Ted Lemmond Jr. heads up the boat-transportation operation. Armed with three hydraulic trailers and the same number of towing trucks, Lemmond expects to haul more than 100 boats to this site when all is said and done. That’s a lot, but it’s short of the 165 BoatU.S.-insured boats destroyed during Hurricane Katrina, says Lemmond.
Lemmond would be here another 45 days or so. I would not want to be him, I think, as I swat mosquitoes off my calves and discover a small army of fire ants on my shoes.
Sept. 24, 9:20 a.m.
“Yeah, we got hit hard,” says Ross Tuckwiller, general manager of the Houston Yacht Club. “Some people say we’re through, but we’re not. We’re going to have a better facility than before the storm came.”

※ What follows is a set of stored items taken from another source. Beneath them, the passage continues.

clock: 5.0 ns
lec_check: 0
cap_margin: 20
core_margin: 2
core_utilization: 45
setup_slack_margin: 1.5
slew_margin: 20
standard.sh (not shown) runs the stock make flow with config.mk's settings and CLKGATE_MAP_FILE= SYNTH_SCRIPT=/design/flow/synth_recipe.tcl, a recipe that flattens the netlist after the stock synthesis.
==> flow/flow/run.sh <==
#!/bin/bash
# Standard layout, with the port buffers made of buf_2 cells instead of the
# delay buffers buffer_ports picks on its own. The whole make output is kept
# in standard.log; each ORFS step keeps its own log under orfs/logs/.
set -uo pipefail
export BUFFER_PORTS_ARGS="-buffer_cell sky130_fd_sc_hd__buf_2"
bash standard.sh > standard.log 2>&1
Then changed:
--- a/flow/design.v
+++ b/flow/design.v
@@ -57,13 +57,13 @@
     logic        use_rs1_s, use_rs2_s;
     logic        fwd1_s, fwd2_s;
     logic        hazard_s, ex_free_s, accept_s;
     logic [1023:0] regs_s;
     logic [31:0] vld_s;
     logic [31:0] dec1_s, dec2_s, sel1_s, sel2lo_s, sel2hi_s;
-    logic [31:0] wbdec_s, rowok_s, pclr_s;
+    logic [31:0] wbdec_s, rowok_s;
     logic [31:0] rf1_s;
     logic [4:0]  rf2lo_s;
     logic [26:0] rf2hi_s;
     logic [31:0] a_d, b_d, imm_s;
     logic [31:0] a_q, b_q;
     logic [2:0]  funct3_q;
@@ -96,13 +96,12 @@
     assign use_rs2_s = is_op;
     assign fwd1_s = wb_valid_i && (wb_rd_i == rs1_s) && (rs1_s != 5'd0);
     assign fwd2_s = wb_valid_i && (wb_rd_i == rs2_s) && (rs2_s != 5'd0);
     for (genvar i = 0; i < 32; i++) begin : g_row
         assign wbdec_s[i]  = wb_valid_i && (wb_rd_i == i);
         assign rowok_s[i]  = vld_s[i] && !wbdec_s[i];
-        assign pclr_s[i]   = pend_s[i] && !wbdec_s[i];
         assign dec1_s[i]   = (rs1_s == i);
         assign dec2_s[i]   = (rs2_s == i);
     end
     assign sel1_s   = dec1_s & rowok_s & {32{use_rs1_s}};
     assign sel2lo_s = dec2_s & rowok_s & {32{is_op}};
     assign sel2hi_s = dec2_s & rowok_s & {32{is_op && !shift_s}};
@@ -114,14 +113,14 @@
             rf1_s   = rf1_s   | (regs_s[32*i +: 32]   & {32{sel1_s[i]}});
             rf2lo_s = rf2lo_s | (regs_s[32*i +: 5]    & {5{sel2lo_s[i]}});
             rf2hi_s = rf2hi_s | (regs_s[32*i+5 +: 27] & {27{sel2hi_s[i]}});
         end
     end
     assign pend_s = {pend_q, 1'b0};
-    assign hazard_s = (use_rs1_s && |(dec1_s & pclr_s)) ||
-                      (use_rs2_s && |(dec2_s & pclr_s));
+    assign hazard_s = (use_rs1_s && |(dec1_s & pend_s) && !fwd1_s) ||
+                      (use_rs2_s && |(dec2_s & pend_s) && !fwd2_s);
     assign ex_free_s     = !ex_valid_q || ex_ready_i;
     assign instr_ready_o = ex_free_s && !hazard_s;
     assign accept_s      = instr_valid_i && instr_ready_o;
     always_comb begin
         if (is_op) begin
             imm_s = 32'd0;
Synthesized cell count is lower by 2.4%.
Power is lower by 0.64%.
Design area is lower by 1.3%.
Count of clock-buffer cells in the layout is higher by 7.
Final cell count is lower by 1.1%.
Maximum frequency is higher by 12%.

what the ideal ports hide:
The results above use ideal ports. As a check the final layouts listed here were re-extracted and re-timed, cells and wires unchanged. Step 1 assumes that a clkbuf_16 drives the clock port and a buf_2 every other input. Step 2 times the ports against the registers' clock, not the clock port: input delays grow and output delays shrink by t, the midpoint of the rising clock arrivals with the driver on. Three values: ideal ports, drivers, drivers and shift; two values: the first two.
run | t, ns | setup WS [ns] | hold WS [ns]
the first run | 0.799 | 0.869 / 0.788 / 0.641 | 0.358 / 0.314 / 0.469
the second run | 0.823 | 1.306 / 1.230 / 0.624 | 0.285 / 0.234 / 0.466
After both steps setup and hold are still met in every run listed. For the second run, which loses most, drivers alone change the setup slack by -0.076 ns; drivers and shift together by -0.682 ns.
What follows belongs to an exercise in optimizing a design on an open flow for small area; a production flow would make more cautious choices. The RTL was checked by simulation tests, not by an equivalence proof against the original design.

// snake_top
module snake_top (
    input  logic        clk25,
    input  logic        rst_n,
    input  logic        key_strobe,
    input  logic [7:0]  key_code,
    input  logic        step,
    input  logic [19:0] pix,
    output logic [11:0] rgb,
    output logic [12:0] head,
    output logic [12:0] apple,
    output logic [6:0]  score,
    output logic        dead
);
For scale: ~79 flip-flops, about 78 I/O pins, about 8200 µm² of cells after synthesis.
==> flow/config.mk <==
export PLATFORM = sky130hd
export DESIGN_NAME = snake_top
export DESIGN_NICKNAME = snake_top
export VERILOG_FILES = /design/flow/design.v
export SDC_FILE = /design/flow/constraint.sdc
export NUM_CORES = 4
export LEC_CHECK = 0
export ABC_AREA = 1
export CAP_MARGIN = 20
export CORE_MARGIN = 2
export CORE_UTILIZATION = 40
export PLACE_DENSITY = 0.6
export SLEW_MARGIN = 20
==> flow/constraint.sdc <==
create_clock -name core_clock -period 10.0 [get_ports {clk25}]
set_input_delay 2.0000 -clock core_clock [delete_from_list [all_inputs] [get_ports {clk25}]]
set_output_delay 2.0000 -clock core_clock [all_outputs]
set_load 0.01 [all_outputs]
standard.sh (not shown) runs the stock make flow with config.mk's settings and CLKGATE_MAP_FILE= SYNTH_SCRIPT=/design/flow/synth_recipe.tcl, a recipe that flattens the netlist after the stock synthesis.
==> flow/flow/run.sh <==
#!/bin/bash
# ORFS layout through standard.sh, with these changes to how it is made:
#  - synthesis: ABC maps the pixel path (pix -> rgb registers) for delay and
#    everything else for area (abc_pix.script, abc_area.script, ABC_AREA 1);
#  - port buffers are buf_1 cells;
#  - CTS inserts no dummy loads.
set -uo pipefail
rm -rf scripts_mod
cp -r "$FLOW_HOME/scripts" scripts_mod
cp flow/abc_area.script flow/abc_pix.script scripts_mod/
python3 flow/patch_synth.py scripts_mod/synth.tcl > patch.log 2>&1 || exit 1
export SCRIPTS_DIR=$PWD/scripts_mod
export BUFFER_PORTS_ARGS="-buffer_cell sky130_fd_sc_hd__buf_1"
export CTS_ARGS="-sink_clustering_enable -repair_clock_nets -dont_use_dummy_load"
bash standard.sh > standard.log 2>&1
==> flow/flow/abc_area.script <==
strash
dch
amap
topo
stime -c
==> flow/flow/abc_pix.script <==
strash
dch
map -D 1800
topo
==> flow/flow/patch_synth.py <==
# Patch a copy of ORFS's synth.tcl: map the logic in the pixel input's cone
# (pix -> rgb registers) with a delay-driven ABC script first, then the rest
# with the area script.
import sys
p = sys.argv[1]
s = open(p).read()
old = "  log_cmd abc {*}$abc_args\n"
new = '''  set a_pix [lreplace $abc_args 1 1 $::env(SCRIPTS_DIR)/abc_pix.script]
  select -set pixl w:pix %co* t:sky130_fd_sc_hd__* %d
  log_cmd abc {*}$a_pix @pixl
  select -clear
  log_cmd abc {*}$abc_args
'''
assert s.count(old) == 1
open(p, 'w').write(s.replace(old, new))
==> next run, changes <==
--- a/flow/flow/run.sh
+++ b/flow/flow/run.sh
@@ -6 +6 @@
-#  - CTS inserts no dummy loads.
+#  - CTS inserts no dummy loads and uses clkbuf_4/clkbuf_8 buffers.
@@ -14 +14 @@
-export CTS_ARGS="-sink_clustering_enable -repair_clock_nets -dont_use_dummy_load"
+export CTS_ARGS="-sink_clustering_enable -repair_clock_nets -dont_use_dummy_load -buf_list {sky130_fd_sc_hd__clkbuf_4 sky130_fd_sc_hd__clkbuf_8} -root_buf sky130_fd_sc_hd__clkbuf_8 -sink_clustering_size 30 -sink_clustering_max_diameter 150"
==> flow/flow/abc_pix.script (replaced) <==
strash
dch
map -D 2000
topo
- CAP_MARGIN: 20 -> 0
- GPL_TIMING_DRIVEN: unset -> 0
- SLEW_MARGIN: 20 -> 0
Outcome: Via count came out lower by about 4%. Worst hold slack is better by 18 ps. Worst setup slack is worse by 140 ps. Die area came out lower by about 2.7%.
==> next run, changes <==
--- a/flow/flow/run.sh
+++ b/flow/flow/run.sh
@@ -14 +14 @@
-export CTS_ARGS="-sink_clustering_enable -repair_clock_nets -dont_use_dummy_load -buf_list {sky130_fd_sc_hd__clkbuf_4 sky130_fd_sc_hd__clkbuf_8} -root_buf sky130_fd_sc_hd__clkbuf_8 -sink_clustering_size 30 -sink_clustering_max_diameter 150"
+export CTS_ARGS="-sink_clustering_enable -repair_clock_nets -dont_use_dummy_load -buf_list {sky130_fd_sc_hd__clkbuf_4 sky130_fd_sc_hd__clkbuf_8} -root_buf sky130_fd_sc_hd__clkbuf_8"
- CORE_UTILIZATION: 40 -> 60
- PLACE_DENSITY: 0.6 -> 0.75
After rerunning: Critical path depth came out higher by 5; area after synthesis does not change; die area went down by about 33%; wire length is lower by 1.0%; final area increases by 0.42%.
==> next run, changes <==
- CORE_UTILIZATION: 60 -> 40
- PLACE_DENSITY: 0.75 -> 0.6
- SETUP_SLACK_MARGIN: unset -> -0.2
Result: The changed run went through all stages and came out clean; utilization shrinks by 24 points; hold slack gets better by 17 ps; non-clock buffer count shrinks by 7; area after synthesis does not change; cell count grows by 6.3%; wire length grows by 0.78%; count of clock-buffer cells in the layout stays the same; clock skew grows by 8.1 ps; critical path depth shrinks by 15.
==> next run, changes <==
--- a/flow/flow/run.sh
+++ b/flow/flow/run.sh
@@ -6 +6 @@
-#  - CTS inserts no dummy loads and uses clkbuf_4/clkbuf_8 buffers.
+#  - CTS inserts no dummy loads.
@@ -14 +14 @@
-export CTS_ARGS="-sink_clustering_enable -repair_clock_nets -dont_use_dummy_load -buf_list {sky130_fd_sc_hd__clkbuf_4 sky130_fd_sc_hd__clkbuf_8} -root_buf sky130_fd_sc_hd__clkbuf_8"
+export CTS_ARGS="-sink_clustering_enable -repair_clock_nets -dont_use_dummy_load"
- CAP_MARGIN: 0 -> 20
- GPL_TIMING_DRIVEN: 0 -> unset
- SETUP_SLACK_MARGIN: -0.2 -> unset
- SLEW_MARGIN: 0 -> 20
Result: Clock skew is lower by 23 ps. Global-route usage is higher by 0.48 points. Non-clock buffer count is higher by 22. Worst hold slack gets worse by 28 ps. Flip-flop and latch count does not change. Utilization is higher by 1.4 points. Design area is higher by 2.9%. Area after synthesis does not change. Critical path depth is higher by 2. Cell count is higher by 1.5%. Via count is higher by 1.6%.

==> afterwards: timing with drivers on the ports <==
Ports are ideal in the flow. The routed layouts listed here were re-timed in OpenROAD. Step 1 sets driving cells, clkbuf_16 on the clock port and buf_2 on the other inputs (assumed; they add their load-dependent delay and slew). Step 2 moves the port delays by t, midway between the first and last clock arrival at a register: inputs arrive t later, outputs are due t later. That takes back most of the time a late clock gives input paths. Three values: ideal, step 1, step 2; two values: the first two.
| run | shift t [ns] | slack for setup (ns) | worst setup path after step 2 | latest minus earliest clock arrival (ns) | pins driven straight from the clock port |
|---|---|---|---|---|---|
| the first run | 0.391 | 0.561 / 0.514 / 0.308 | input to register | 0.025 / 0.025 | 1 |
| the second run | 0.419 | 0.416 / 0.434 / 0.015 | input to register | 0.040 / 0.040 | 1 |
| the third run | 0.411 | 0.441 / 0.460 / 0.049 | input to register | 0.034 / 0.034 | 1 |
| the fourth run | 0.421 | 0.395 / 0.356 / -0.007 | input to register | 0.042 / 0.042 | 1 |
| the fifth run | 0.390 | 0.550 / 0.509 / 0.202 | input to register | 0.020 / 0.020 | 1 |
Met with ideal ports but missed after step 2: setup timing in the fourth run. The setup slack of the fourth run, which loses most, moves by -0.039 ns with the drivers and by -0.402 ns with both steps.
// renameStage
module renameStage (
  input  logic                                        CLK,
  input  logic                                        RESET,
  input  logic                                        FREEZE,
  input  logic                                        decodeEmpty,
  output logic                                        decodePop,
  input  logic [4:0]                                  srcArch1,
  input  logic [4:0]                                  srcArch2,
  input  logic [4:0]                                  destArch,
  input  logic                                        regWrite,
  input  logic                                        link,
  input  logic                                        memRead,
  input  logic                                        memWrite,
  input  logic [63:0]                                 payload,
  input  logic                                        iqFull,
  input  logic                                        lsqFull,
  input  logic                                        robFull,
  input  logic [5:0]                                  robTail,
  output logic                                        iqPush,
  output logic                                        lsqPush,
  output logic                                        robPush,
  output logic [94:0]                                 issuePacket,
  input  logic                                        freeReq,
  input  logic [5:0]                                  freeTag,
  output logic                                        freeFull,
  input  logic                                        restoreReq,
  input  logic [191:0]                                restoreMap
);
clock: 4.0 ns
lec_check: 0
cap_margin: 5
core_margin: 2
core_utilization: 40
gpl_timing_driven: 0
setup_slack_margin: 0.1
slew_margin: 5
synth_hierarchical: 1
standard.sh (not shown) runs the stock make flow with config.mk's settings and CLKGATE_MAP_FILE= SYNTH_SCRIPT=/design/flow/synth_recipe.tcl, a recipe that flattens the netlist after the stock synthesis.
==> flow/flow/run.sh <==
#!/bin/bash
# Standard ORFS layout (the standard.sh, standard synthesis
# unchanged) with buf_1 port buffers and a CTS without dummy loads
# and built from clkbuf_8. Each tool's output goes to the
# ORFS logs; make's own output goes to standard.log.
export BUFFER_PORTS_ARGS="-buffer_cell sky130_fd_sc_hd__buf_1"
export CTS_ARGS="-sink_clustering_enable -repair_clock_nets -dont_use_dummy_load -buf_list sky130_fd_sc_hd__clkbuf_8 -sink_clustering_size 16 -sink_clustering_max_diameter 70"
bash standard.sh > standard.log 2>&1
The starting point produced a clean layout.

About 80 percent of the docks will need to be completely rebuilt. The other 20 percent will need significant repairs, too, he says. The club has insurance, “But it won’t cover everything — like this road,” says Tuckwiller, referring to the paved pier we walk over. Ike peeled the tar off the surface, now covered with hundreds of stones that once surrounded the pier perimeter.
The club has 350 wet slips positioned along two piers. About one third of the 250 boats — roughly half power, half sail — that are kept here were moved before the storm, says Tuckwiller.
The club faces east — directly exposed to Galveston and Trinity bays. Ike ignored the sea wall in front of the piers. Most of the boats that stayed were torn from their docks and pushed onto the shore or the club grounds — on the grass, in the parking lot, smashed against the pier rocks. Some sank.
John S. John, 54, is walking back to his car after checking on his 26-foot Grampian. The sailboat lies in the club parking lot on its starboard side. “They want $150 a foot to remove the boat,” says John, who lives in Nassau Bay, Texas. “That’ll be more than the boat is worth.” He estimates its value at $3,500. “This is a disaster. This could be it for my boat.”
John cancelled his insurance policy two years ago. The premium was $1,000 a year. “Insurance rates get so high, you wonder if it’s worth it,” he says.
John and his wife, Susan, came to the club the night before the hurricane made landfall. They doubled up new 5/8- and 3/4-inch lines to secure the vessel. “The water was already thigh-high,” says John, a naval architect for a commercial boat design company. “The surge was 14 feet. There was nothing we could have done.”
Sept. 24, 10:30 a.m.
I hear a vehicle approaching. It’s Croft and Parrow in the rental car. I could continue shooting photos and scribbling descriptions of the carnage all day. But I’m glad to be heading home. All the destruction is getting to me.
On the ride to the airport, before jumping on the highway, we weave through some back roads, sandwiched by gutted homes with ruined furniture, appliances, televisions and rubble stacked in front of them. These people face a hard road ahead, but they’re tough folks. Watergate Yachting Center’s Sherrie Roy sums it up: “We’re movin’ on.”